++++ STUDY MATERIAL ++++
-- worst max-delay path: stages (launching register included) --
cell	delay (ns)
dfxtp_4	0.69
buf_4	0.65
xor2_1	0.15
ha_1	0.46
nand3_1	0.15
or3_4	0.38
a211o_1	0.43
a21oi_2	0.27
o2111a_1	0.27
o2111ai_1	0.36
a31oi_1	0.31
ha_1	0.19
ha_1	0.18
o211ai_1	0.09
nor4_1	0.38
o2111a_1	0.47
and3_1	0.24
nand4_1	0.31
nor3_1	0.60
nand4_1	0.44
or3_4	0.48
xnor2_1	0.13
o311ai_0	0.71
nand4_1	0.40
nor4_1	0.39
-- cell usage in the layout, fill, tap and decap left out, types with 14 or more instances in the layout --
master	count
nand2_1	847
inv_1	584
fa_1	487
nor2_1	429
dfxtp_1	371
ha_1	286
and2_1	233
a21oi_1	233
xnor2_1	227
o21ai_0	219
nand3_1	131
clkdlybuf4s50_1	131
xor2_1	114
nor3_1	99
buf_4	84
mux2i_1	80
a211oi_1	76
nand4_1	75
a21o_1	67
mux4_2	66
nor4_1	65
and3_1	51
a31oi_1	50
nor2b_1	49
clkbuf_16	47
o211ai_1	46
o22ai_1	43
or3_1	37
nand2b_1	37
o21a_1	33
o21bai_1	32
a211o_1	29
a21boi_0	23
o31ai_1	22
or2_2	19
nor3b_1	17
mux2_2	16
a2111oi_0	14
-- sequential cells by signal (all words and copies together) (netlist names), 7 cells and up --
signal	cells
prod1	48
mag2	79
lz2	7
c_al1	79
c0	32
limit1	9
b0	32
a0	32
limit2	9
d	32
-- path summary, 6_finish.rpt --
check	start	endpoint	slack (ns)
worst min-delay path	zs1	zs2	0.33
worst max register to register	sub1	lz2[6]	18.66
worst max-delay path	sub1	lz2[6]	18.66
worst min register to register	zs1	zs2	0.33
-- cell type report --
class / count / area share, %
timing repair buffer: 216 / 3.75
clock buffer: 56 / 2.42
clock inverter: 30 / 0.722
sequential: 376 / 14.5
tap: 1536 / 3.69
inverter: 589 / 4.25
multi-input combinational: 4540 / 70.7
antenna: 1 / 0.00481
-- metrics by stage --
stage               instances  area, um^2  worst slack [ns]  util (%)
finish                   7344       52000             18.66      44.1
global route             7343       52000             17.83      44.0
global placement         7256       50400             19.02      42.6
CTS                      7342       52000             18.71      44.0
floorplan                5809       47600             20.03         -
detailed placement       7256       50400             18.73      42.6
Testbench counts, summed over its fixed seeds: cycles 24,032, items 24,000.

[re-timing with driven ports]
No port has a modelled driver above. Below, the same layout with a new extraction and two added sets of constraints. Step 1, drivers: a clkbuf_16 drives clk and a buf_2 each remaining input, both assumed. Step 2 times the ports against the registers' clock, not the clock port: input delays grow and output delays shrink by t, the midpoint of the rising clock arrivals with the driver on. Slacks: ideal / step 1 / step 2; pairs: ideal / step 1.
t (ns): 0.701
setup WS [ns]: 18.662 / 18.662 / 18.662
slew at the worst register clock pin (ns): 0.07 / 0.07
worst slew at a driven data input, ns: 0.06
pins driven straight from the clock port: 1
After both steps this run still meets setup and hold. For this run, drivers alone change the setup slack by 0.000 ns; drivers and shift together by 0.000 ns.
This design comes from an exercise in tuning for small area, a short achievable clock period and few clock cycles per item on the open sky130 flow, not from production work. Function was checked by simulation only, so behaviour that the tests miss may differ from the original.

$ cat design.v
module gz4_law (
    input  wire        clk,
    input  wire        rst,
    input  wire        cmd_valid,
    output reg         cmd_ready,
    input  wire [1:0]  cmd_op,
    input  wire [1:0]  cmd_loop,
    input  wire [7:0]  cmd_addr,
    input  wire [31:0] cmd_data,
    input  wire        cmd_ovr,
    output reg         res_valid,
    output reg  [1:0]  res_loop,
    output reg         res_closed,
    output reg  [31:0] res_u,
    output reg  [31:0] res_i,
    output reg  [31:0] res_e,
    output reg  [4:0]  res_band,
    output reg  [2:0]  res_sat,
    output reg         res_hi,
    output reg         res_lo
);
    localparam OP_WRITE = 2'd0;
    localparam OP_TICK  = 2'd1;
    localparam OP_OPEN  = 2'd2;
    localparam OP_CLOSE = 2'd3;
    function gt_u32;
        input [31:0] a;
        input [31:0] b;
        reg [31:0] g, p;
        integer w, k;
        begin
            g = a & ~b;
            p = a | ~b;
            for (w = 16; w >= 1; w = w / 2)
                for (k = 0; k < w; k = k + 1) begin
                    g[k] = g[2*k+1] | (p[2*k+1] & g[2*k]);
                    p[k] = g[2*k+1] | (p[2*k+1] & p[2*k]);
                end
            gt_u32 = g[0];
        end
    endfunction
    function gt_s32;                        
        input [31:0] a;
        input [31:0] b;
        gt_s32 = gt_u32({~a[31], a[30:0]}, {~b[31], b[30:0]});
    endfunction
    function gt_s33;                        
        input [32:0] a;
        input [32:0] b;
        gt_s33 = (a[32] != b[32]) ? b[32] : gt_u32(a[31:0], b[31:0]);
    endfunction
    function [31:0] sat33;
        input [32:0] x;
        begin
            if (x[32] != x[31])
                sat33 = x[32] ? 32'h8000_0000 : 32'h7FFF_FFFF;
            else
                sat33 = x[31:0];
        end
    endfunction
    function [34:0] rne_sat;
        input [63:0] x;
        input [4:0]  s;
        reg [64:0] xe;
        reg [32:0] t;
        reg [30:0] low;
        reg [31:0] hi_ok;
        reg        sticky, inc, fits, ovf, sat;
        reg [31:0] q1, v;
        integer k;
        begin
            xe = {x, 1'b0};
            t  = xe >> s;                       
            for (k = 0; k < 31; k = k + 1)
                low[k] = x[k] & (s > k + 1);
            sticky = |low;
            inc = t[0] & (sticky | t[1]);
            for (k = 0; k < 32; k = k + 1)
                hi_ok[k] = (x[31 + k] == x[63]) | (k < s);
            fits = &hi_ok;
            q1  = t[32:1];
            ovf = inc & (q1 == 32'h7FFF_FFFF);
            sat = ~fits | ovf;
            v   = ~fits ? (x[63] ? 32'h8000_0000 : 32'h7FFF_FFFF) :
                  ovf ? 32'h7FFF_FFFF : q1 + {31'd0, inc};
            rne_sat[32:0] = {sat, v};
            rne_sat[33] = fits ? (q1[31] & ~(inc & (q1 == 32'hFFFF_FFFF))) : x[63];
            rne_sat[34] = fits ? ((~q1[31] & ((q1 != 32'd0) | inc)) | ovf) : ~x[63];
        end
    endfunction
    function [63:0] booth_mul;
        input [31:0] a;
        input [47:0] enc;
        reg [33:0] ax, v;
        reg [63:0] acc;
        reg neg, one, two;
        integer j;
        begin
            ax  = {a[31], a[31], a};
            acc = 64'h5555_5556_0000_0000;      
            for (j = 0; j < 16; j = j + 1) begin
                neg = enc[3*j+2]; two = enc[3*j+1]; one = enc[3*j];
                v = ((one ? ax : 34'd0) | (two ? {ax[32:0], 1'b0} : 34'd0)) ^ {34{neg}};
                v[33] = ~v[33];
                acc = acc + ({30'd0, v} << (2*j)) + ({63'd0, neg} << (2*j));
            end
            booth_mul = acc;
        end
    endfunction
    function [47:0] booth_enc;
        input [31:0] b;
        reg [32:0] bx;
        reg [2:0]  t;
        integer j;
        begin
            bx = {b, 1'b0};
            for (j = 0; j < 16; j = j + 1) begin
                t = bx[2*j +: 3];
                booth_enc[3*j+2] = t[2];
                booth_enc[3*j+1] = (t == 3'b011) | (t == 3'b100);
                booth_enc[3*j]   = t[1] ^ t[0];
            end
        end
    endfunction
    reg [31:0] gt_edge [1:31];
    reg [31:0] gt_kpm  [0:31];
    reg [31:0] gt_kim  [0:31];
    reg [4:0]  gt_kps  [0:31];
    reg [4:0]  gt_kis  [0:31];
    reg [31:0] sp      [0:3];
    reg [31:0] sp_max  [0:3];
    reg [31:0] sp_min  [0:3];               
    reg        link_en [0:3];
    reg [1:0]  link    [0:3];
    reg [31:0] e_last  [0:3];
    reg        closed  [0:3];
    reg [31:0] out_min [0:3];
    reg [31:0] out_max [0:3];
    reg [31:0] int_min [0:3];
    reg [31:0] int_max [0:3];
    reg [31:0] st_i    [0:3];
    reg [31:0] st_u    [0:3];
    reg        st_hi   [0:3];
    reg        st_lo   [0:3];
    reg [2:0]  sat     [0:3];
    reg rst_q;
    always @(posedge clk)
        rst_q <= rst;
    reg        c_v;
    reg [1:0]  c_wait;                      
    reg [1:0]  c_op;
    reg [1:0]  c_loop;
    reg [1:0]  c_loopn;                     
    reg [3:0]  c_lsel;                      
    reg [7:0]  c_addr;
    reg [31:0] c_data;
    reg        c_ovr;
    reg        p_v;
    reg        p_uwr;                       
    reg [1:0]  p_op;
    reg [1:0]  p_loop;
    reg        p_closed;                    
    reg        p_esat;
    reg        p_ovr;
    reg [3:0]  p_reg;                       
    reg        p_lwr;                       
    reg [31:0] p_e;                         
    reg [4:0]  p_band;
    reg [31:0] p_kpm, p_kim;
    reg [4:0]  p_kps, p_kis;
    wire acc = cmd_valid & cmd_ready;
    wire c_lnkwr = c_v & (c_op == OP_WRITE) & ~c_addr[7] & (c_addr[3:0] == 4'd6) &
                   (c_loop == cmd_loop);
    wire       in_len = c_lnkwr ? c_data[15]    : link_en[cmd_loop];
    wire [1:0] in_lnk = c_lnkwr ? c_data[17:16] : link[cmd_loop];
    wire c_uwr = c_v & (((c_op == OP_TICK) & closed[c_loop]) |
                        ((c_op == OP_WRITE) & ~c_addr[7] & (c_addr[3:0] == 4'd7)));
    wire in_tick = (cmd_op == OP_TICK) & in_len;
    wire haz2 = in_tick & c_uwr & (in_lnk == c_loop);
    wire haz1 = in_tick & p_v & p_uwr & (in_lnk == p_loop);
    wire [1:0] wait_in  = haz2 ? 2'd2 : (haz1 ? 2'd1 : 2'd0);
    wire [1:0] wait_nxt = acc ? wait_in : ((c_wait != 2'd0) ? c_wait - 2'd1 : 2'd0);
    always @(posedge clk) begin
        if (rst) begin
            c_v       <= 1'b0;
            c_wait    <= 2'd0;
            cmd_ready <= 1'b1;
        end else begin
            if (cmd_ready)
                c_v <= cmd_valid;
            c_wait    <= wait_nxt;
            cmd_ready <= (wait_nxt == 2'd0);
        end
        if (cmd_ready) begin
            c_op   <= cmd_op;
            c_loop <= cmd_loop;
            c_loopn <= ~cmd_loop;
            c_lsel <= 4'd1 << cmd_loop;
            c_addr <= cmd_addr;
            c_data <= cmd_data;
            c_ovr  <= cmd_ovr;
        end
    end
    wire [1:0] L1      = c_loop;
    wire       go1     = c_v & (c_wait == 2'd0);
    wire       c_close = (c_op == OP_CLOSE);
    wire [31:0] s_a = sp_min[L1];
    wire [1:0]  l_c = link[~c_loopn];
    wire [31:0] s_c = st_u[l_c];
    wire        pick_c = link_en[~c_loopn] & gt_s32(s_a, s_c);
    wire [32:0] d_a = {s_a[31], s_a} - {c_data[31], c_data};
    wire [32:0] d_c = {s_c[31], s_c} - {c_data[31], c_data};
    wire [32:0] e_raw  = pick_c ? d_c : d_a;
    wire [31:0] e_tick = sat33(e_raw);
    wire        e_satp = (e_raw[32] != e_raw[31]);
    wire [31:0] el1    = (e_last[0] & {32{c_lsel[0]}}) | (e_last[1] & {32{c_lsel[1]}}) |
                         (e_last[2] & {32{c_lsel[2]}}) | (e_last[3] & {32{c_lsel[3]}});
    wire [31:0] e1     = c_close ? el1 : e_tick;
    wire [31:1] ge;
    genvar gb;
    generate
        for (gb = 1; gb < 32; gb = gb + 1) begin : g_cmp
            assign ge[gb] = ~gt_s32(gt_edge[gb], e1);
        end
    endgenerate
    reg [31:0] onehot;
    reg [4:0]  band1;
    reg [31:0] kpm1, kim1;
    reg [4:0]  kps1, kis1;
    integer b;
    reg [32:1] sfx;                         
    integer d;
    always @(*) begin
        sfx = {1'b0, ge};
        for (d = 1; d < 32; d = d * 2)
            for (b = 1; b < 32; b = b + 1)
                if (b + d < 32) sfx[b] = sfx[b] | sfx[b + d];
        for (b = 1; b < 32; b = b + 1)
            onehot[b] = ge[b] & ~sfx[b + 1];
        onehot[0] = ~sfx[1];
        band1 = 5'd0;
        kpm1 = 32'd0; kim1 = 32'd0; kps1 = 5'd0; kis1 = 5'd0;
        for (b = 0; b < 32; b = b + 1) begin
            band1 = band1 | (onehot[b] ? b[4:0] : 5'd0);
            kpm1  = kpm1 | (gt_kpm[b] & {32{onehot[b]}});
            kim1  = kim1 | (gt_kim[b] & {32{onehot[b]}});
            kps1  = kps1 | (gt_kps[b] & {5{onehot[b]}});
            kis1  = kis1 | (gt_kis[b] & {5{onehot[b]}});
        end
    end
    always @(posedge clk) begin
        if (rst)
            p_v <= 1'b0;
        else
            p_v <= go1;
        p_uwr    <= c_uwr;
        p_op     <= c_op;
        p_loop   <= c_loop;
        p_closed <= closed[L1];
        p_esat   <= e_satp & ~c_close;
        p_ovr    <= c_ovr;
        p_reg    <= c_addr[3:0];
        p_lwr    <= ~c_addr[7];
        p_e      <= (c_op == OP_WRITE) ? c_data : e1;
        p_band   <= band1;
        p_kpm    <= kpm1;
        p_kim    <= kim1;
        p_kps    <= kps1;
        p_kis    <= kis1;
    end
    integer k;
    always @(posedge clk) begin
        if (rst_q) begin
            for (k = 0; k < 4; k = k + 1) begin
                sp[k]      <= 32'd0;
                sp_max[k]  <= 32'd0;
                sp_min[k]  <= 32'd0;
                link_en[k] <= 1'b0;
                link[k]    <= 2'd0;
                e_last[k]  <= 32'd0;
                closed[k]  <= 1'b0;
            end
        end else if (go1) begin
            case (c_op)
            OP_WRITE: begin
                if (!c_addr[7]) begin
                    case (c_addr[3:0])
                    4'd0: begin
                        sp[L1]     <= c_data;
                        sp_min[L1] <= gt_s32(c_data, sp_max[L1]) ? sp_max[L1] : c_data;
                    end
                    4'd1: begin
                        sp_max[L1] <= c_data;
                        sp_min[L1] <= gt_s32(sp[L1], c_data) ? c_data : sp[L1];
                    end
                    4'd6: begin
                        link_en[L1] <= c_data[15];
                        link[L1]    <= c_data[17:16];
                    end
                    default: ;
                    endcase
                end
            end
            OP_TICK:  if (!closed[L1]) e_last[L1] <= e1;
            OP_OPEN:  closed[L1] <= 1'b0;
            OP_CLOSE: closed[L1] <= 1'b1;
            endcase
        end
    end
    always @(posedge clk) begin
        if (go1 && c_op == OP_WRITE && c_addr[7]) begin
            case (c_addr[1:0])
            2'd0: if (c_addr[6:2] != 5'd0) gt_edge[c_addr[6:2]] <= c_data;
            2'd1: gt_kpm[c_addr[6:2]] <= c_data;
            2'd2: gt_kim[c_addr[6:2]] <= c_data;
            2'd3: begin
                gt_kps[c_addr[6:2]] <= c_data[4:0];
                gt_kis[c_addr[6:2]] <= c_data[12:8];
            end
            endcase
        end
    end
    wire [47:0] enc2 = booth_enc(p_e);
    wire [63:0] prod_p = booth_mul(p_kpm, enc2);
    wire [63:0] prod_i = booth_mul(p_kim, enc2);
    wire [34:0] pr2 = rne_sat(prod_p, p_kps);
    wire [34:0] ir2 = rne_sat(prod_i, p_kis);
    reg        q_v;
    reg [1:0]  q_op;
    reg [1:0]  q_loop;
    reg        q_closed;
    reg        q_esat;
    reg        q_ovr;
    reg [3:0]  q_reg;
    reg        q_lwr;
    reg [31:0] q_e;
    reg [4:0]  q_band;
    reg [31:0] q_p, q_di;
    reg        q_psat, q_disat, q_dipos, q_dineg;
    reg [31:0] q_i, q_u, q_imin, q_imax, q_omin, q_omax;
    reg        q_hi, q_lo;
    reg [2:0]  q_sat;
    reg        q_ci, q_co;                  
    reg        q_iminm, q_imaxm, q_ominm, q_omaxm;   
    wire [31:0] n_i, n_u, n_imin, n_imax, n_omin, n_omax;
    wire        n_hi, n_lo;
    wire [2:0]  n_sat;
    wire byp = q_v & (q_loop == p_loop);
    wire [31:0] r_imin = byp ? n_imin : int_min[p_loop];
    wire [31:0] r_imax = byp ? n_imax : int_max[p_loop];
    wire [31:0] r_omin = byp ? n_omin : out_min[p_loop];
    wire [31:0] r_omax = byp ? n_omax : out_max[p_loop];
    always @(posedge clk) begin
        if (rst)
            q_v <= 1'b0;
        else
            q_v <= p_v;
        q_op     <= p_op;
        q_loop   <= p_loop;
        q_closed <= p_closed;
        q_esat   <= p_esat;
        q_ovr    <= p_ovr;
        q_reg    <= p_reg;
        q_lwr    <= p_lwr;
        q_e      <= p_e;
        q_band   <= p_band;
        q_p      <= pr2[31:0];
        q_psat   <= pr2[32];
        q_di     <= ir2[31:0];
        q_disat  <= ir2[32];
        q_dipos  <= ir2[34];
        q_dineg  <= ir2[33];
        q_i      <= byp ? n_i   : st_i[p_loop];
        q_u      <= byp ? n_u   : st_u[p_loop];
        q_hi     <= byp ? n_hi  : st_hi[p_loop];
        q_lo     <= byp ? n_lo  : st_lo[p_loop];
        q_sat    <= byp ? n_sat : sat[p_loop];
        q_imin   <= r_imin;
        q_imax   <= r_imax;
        q_omin   <= r_omin;
        q_omax   <= r_omax;
        q_ci     <= gt_s32(r_imin, r_imax);
        q_co     <= gt_s32(r_omin, r_omax);
        q_iminm  <= (r_imin == 32'h8000_0000);
        q_imaxm  <= (r_imax == 32'h7FFF_FFFF);
        q_ominm  <= (r_omin == 32'h8000_0000);
        q_omaxm  <= (r_omax == 32'h7FFF_FFFF);
    end
    wire        tick3  = (q_op == OP_TICK);
    wire        close3 = (q_op == OP_CLOSE);
    wire        di_zero = (q_dipos & (q_hi | q_ovr)) | (q_dineg & q_lo);
    wire [31:0] x_a   = tick3 ? q_i : q_u;
    wire [31:0] x_b   = tick3 ? (di_zero ? 32'd0 : q_di) : ~q_p;
    wire [32:0] x_sum = {x_a[31], x_a} + {x_b[31], x_b} + {32'd0, ~tick3};
    wire        x_po  = ~x_sum[32] & x_sum[31];
    wire        x_no  = x_sum[32] & ~x_sum[31];
    wire [31:0] x_sat = sat33(x_sum);
    wire        i_below = gt_s33({q_imin[31], q_imin}, x_sum) & ~(x_no & q_iminm);
    wire        i_above = gt_s33(x_sum, {q_imax[31], q_imax}) & ~(x_po & q_imaxm);
    wire [31:0] i_new = i_below ? (q_ci ? q_imax : q_imin) : (i_above ? q_imax : x_sat);
    wire        x_eqmax = (x_sum[31:0] == q_imax);
    wire        i_flag = x_po | x_no | (i_below & ~(q_ci & x_eqmax)) | (~i_below & i_above);
    wire [33:0] v_a = {{2{q_p[31]}}, q_p} + {{2{x_a[31]}}, x_a} + {{2{x_b[31]}}, x_b};
    wire [32:0] v_b = {q_p[31], q_p} + {q_imin[31], q_imin};
    wire [32:0] v_c = {q_p[31], q_p} + {q_imax[31], q_imax};
    wire [32:0] v_d = {q_p[31], q_p} + 33'h0_7FFF_FFFF;
    wire [32:0] v_e = {q_p[31], q_p} + 33'h1_8000_0000;
    wire [32:0] v_sum = i_below ? (q_ci ? v_c : v_b) :
                        (i_above ? v_c : (x_po ? v_d : (x_no ? v_e : v_a[32:0])));
    wire        v_po  = ~v_sum[32] & v_sum[31];
    wire        v_no  = v_sum[32] & ~v_sum[31];
    wire [31:0] v     = sat33(v_sum);
    wire        hi_new = gt_s33(v_sum, {q_omax[31], q_omax}) & ~(v_po & q_omaxm);
    wire        lo_new = gt_s33({q_omin[31], q_omin}, v_sum) & ~(v_no & q_ominm);
    wire [31:0] u_new  = lo_new ? (q_co ? q_omax : q_omin) : (hi_new ? q_omax : v);
    wire        v_eqmax = (v_sum[31:0] == q_omax);
    wire        o_flag = v_po | v_no | (lo_new & ~(q_co & v_eqmax)) | (~lo_new & hi_new);
    wire wr3 = q_v & (q_op == OP_WRITE) & q_lwr;
    wire tc3 = q_v & tick3 & q_closed;      
    wire to3 = q_v & tick3 & ~q_closed;     
    wire pl3 = q_v & close3 & ~q_closed;    
    assign n_omin = (wr3 && q_reg == 4'd2) ? q_e : q_omin;
    assign n_omax = (wr3 && q_reg == 4'd3) ? q_e : q_omax;
    assign n_imin = (wr3 && q_reg == 4'd4) ? q_e : q_imin;
    assign n_imax = (wr3 && q_reg == 4'd5) ? q_e : q_imax;
    assign n_u    = (wr3 && q_reg == 4'd7) ? q_e : (tc3 ? u_new : q_u);
    assign n_i    = (tc3 | pl3) ? i_new : q_i;
    assign n_hi   = tc3 ? hi_new : (pl3 ? 1'b0 : q_hi);
    assign n_lo   = tc3 ? lo_new : (pl3 ? 1'b0 : q_lo);
    assign n_sat  = (wr3 && q_reg == 4'd8) ? (q_sat & ~q_e[2:0]) :
                    tc3 ? (q_sat | {o_flag, q_disat | i_flag, q_esat | q_psat}) :
                    to3 ? (q_sat | {2'b00, q_esat}) :
                    pl3 ? (q_sat | {1'b0, i_flag, 1'b0}) : q_sat;
    always @(posedge clk) begin
        if (rst)
            res_valid <= 1'b0;
        else
            res_valid <= q_v & (tick3 | close3);
        res_loop   <= q_loop;
        res_closed <= close3 | q_closed;
        res_u      <= n_u;
        res_i      <= n_i;
        res_e      <= q_e;
        res_band   <= q_band;
        res_sat    <= n_sat;
        res_hi     <= n_hi;
        res_lo     <= n_lo;
    end
    always @(posedge clk) begin
        if (rst_q) begin
            for (k = 0; k < 4; k = k + 1) begin
                out_min[k] <= 32'd0;
                out_max[k] <= 32'd0;
                int_min[k] <= 32'd0;
                int_max[k] <= 32'd0;
                st_i[k]    <= 32'd0;
                st_u[k]    <= 32'd0;
                st_hi[k]   <= 1'b0;
                st_lo[k]   <= 1'b0;
                sat[k]     <= 3'd0;
            end
        end else if (q_v) begin
            out_min[q_loop] <= n_omin;
            out_max[q_loop] <= n_omax;
            int_min[q_loop] <= n_imin;
            int_max[q_loop] <= n_imax;
            st_i[q_loop]    <= n_i;
            st_u[q_loop]    <= n_u;
            st_hi[q_loop]   <= n_hi;
            st_lo[q_loop]   <= n_lo;
            sat[q_loop]     <= n_sat;
        end
    end
endmodule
++++
PROBLEM TO SOLVE →
Scan the entries for lines holding the string "worst", then copy every one of them.

ANSWER AREA →
-- worst max-delay path: stages (launching register included) --
worst min-delay path	zs1	zs2	0.33
worst max register to register	sub1	lz2[6]	18.66
worst max-delay path	sub1	lz2[6]	18.66
worst min register to register	zs1	zs2	0.33
stage               instances  area, um^2  worst slack [ns]  util (%)
slew at the worst register clock pin (ns): 0.07 / 0.07
worst slew at a driven data input, ns: 0.06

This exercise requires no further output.